* YOUR GOAL
Count every line in the data that contains the word "gone", then report that number alone.

::::::

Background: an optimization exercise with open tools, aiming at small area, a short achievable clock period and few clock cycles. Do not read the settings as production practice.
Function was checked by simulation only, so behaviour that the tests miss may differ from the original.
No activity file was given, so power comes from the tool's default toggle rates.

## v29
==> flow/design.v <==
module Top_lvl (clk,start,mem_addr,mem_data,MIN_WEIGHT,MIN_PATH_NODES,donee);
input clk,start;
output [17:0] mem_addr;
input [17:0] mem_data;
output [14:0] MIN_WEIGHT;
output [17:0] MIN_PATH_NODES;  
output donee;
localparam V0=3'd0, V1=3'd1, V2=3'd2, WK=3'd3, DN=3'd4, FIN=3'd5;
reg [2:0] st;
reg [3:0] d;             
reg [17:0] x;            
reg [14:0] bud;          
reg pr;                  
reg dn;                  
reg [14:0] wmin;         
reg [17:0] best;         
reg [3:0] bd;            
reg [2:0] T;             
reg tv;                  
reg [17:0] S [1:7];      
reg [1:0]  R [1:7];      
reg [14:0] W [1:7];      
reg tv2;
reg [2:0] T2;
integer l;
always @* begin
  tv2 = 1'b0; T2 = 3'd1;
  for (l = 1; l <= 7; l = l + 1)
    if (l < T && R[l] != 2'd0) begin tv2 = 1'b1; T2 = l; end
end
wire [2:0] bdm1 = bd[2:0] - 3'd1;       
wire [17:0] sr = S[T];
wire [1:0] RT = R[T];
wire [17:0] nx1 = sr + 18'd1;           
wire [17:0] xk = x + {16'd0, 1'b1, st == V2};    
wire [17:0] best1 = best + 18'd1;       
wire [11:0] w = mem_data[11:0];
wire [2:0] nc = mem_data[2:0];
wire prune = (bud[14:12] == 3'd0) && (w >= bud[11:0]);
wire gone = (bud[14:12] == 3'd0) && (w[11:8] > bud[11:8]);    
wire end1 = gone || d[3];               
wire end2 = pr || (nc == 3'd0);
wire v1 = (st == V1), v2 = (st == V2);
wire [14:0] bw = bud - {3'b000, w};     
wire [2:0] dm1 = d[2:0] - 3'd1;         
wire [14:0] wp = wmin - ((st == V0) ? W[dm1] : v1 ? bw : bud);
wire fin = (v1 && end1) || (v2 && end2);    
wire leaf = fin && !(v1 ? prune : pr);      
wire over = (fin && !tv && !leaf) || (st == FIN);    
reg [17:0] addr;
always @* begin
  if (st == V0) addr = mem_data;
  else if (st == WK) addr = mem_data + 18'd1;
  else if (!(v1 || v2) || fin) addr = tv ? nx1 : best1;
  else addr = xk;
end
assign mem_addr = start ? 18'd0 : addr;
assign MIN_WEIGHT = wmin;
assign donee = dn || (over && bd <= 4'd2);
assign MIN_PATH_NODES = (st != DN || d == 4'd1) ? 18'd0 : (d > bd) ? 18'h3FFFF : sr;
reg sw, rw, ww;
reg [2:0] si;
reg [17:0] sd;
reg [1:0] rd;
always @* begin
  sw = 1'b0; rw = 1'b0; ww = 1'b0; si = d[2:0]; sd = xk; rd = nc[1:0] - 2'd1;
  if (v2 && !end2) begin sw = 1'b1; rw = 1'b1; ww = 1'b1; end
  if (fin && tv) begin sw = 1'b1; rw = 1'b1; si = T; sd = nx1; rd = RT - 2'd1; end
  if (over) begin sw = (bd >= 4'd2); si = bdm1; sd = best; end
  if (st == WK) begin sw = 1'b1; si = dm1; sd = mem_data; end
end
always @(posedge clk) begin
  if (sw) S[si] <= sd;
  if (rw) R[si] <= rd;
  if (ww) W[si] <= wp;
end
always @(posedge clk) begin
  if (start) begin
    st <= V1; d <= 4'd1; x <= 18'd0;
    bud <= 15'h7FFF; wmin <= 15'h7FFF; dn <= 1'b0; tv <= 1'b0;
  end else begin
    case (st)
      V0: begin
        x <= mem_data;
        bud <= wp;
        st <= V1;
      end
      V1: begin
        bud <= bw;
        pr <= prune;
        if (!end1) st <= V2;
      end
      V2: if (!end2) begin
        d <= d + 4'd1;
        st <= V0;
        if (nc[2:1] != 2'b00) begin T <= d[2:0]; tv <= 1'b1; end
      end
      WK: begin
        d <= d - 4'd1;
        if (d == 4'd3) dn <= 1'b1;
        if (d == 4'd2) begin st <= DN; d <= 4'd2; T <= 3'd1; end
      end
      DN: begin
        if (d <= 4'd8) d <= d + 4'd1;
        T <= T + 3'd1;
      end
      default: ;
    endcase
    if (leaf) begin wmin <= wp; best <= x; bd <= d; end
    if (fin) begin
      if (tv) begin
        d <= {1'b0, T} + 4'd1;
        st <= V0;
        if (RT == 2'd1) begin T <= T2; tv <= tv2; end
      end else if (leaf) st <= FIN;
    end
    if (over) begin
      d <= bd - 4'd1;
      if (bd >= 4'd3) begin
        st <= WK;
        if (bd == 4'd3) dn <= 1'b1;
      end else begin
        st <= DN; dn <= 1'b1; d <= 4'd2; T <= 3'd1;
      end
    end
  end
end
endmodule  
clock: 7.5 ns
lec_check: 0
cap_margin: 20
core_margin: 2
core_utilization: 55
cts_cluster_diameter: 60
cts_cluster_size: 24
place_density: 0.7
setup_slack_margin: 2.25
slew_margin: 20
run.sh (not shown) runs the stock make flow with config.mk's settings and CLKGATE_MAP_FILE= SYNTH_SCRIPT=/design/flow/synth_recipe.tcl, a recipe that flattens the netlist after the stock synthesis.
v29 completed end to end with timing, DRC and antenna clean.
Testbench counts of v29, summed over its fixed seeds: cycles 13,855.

::::::

* OUTPUT FOR THIS TASK
2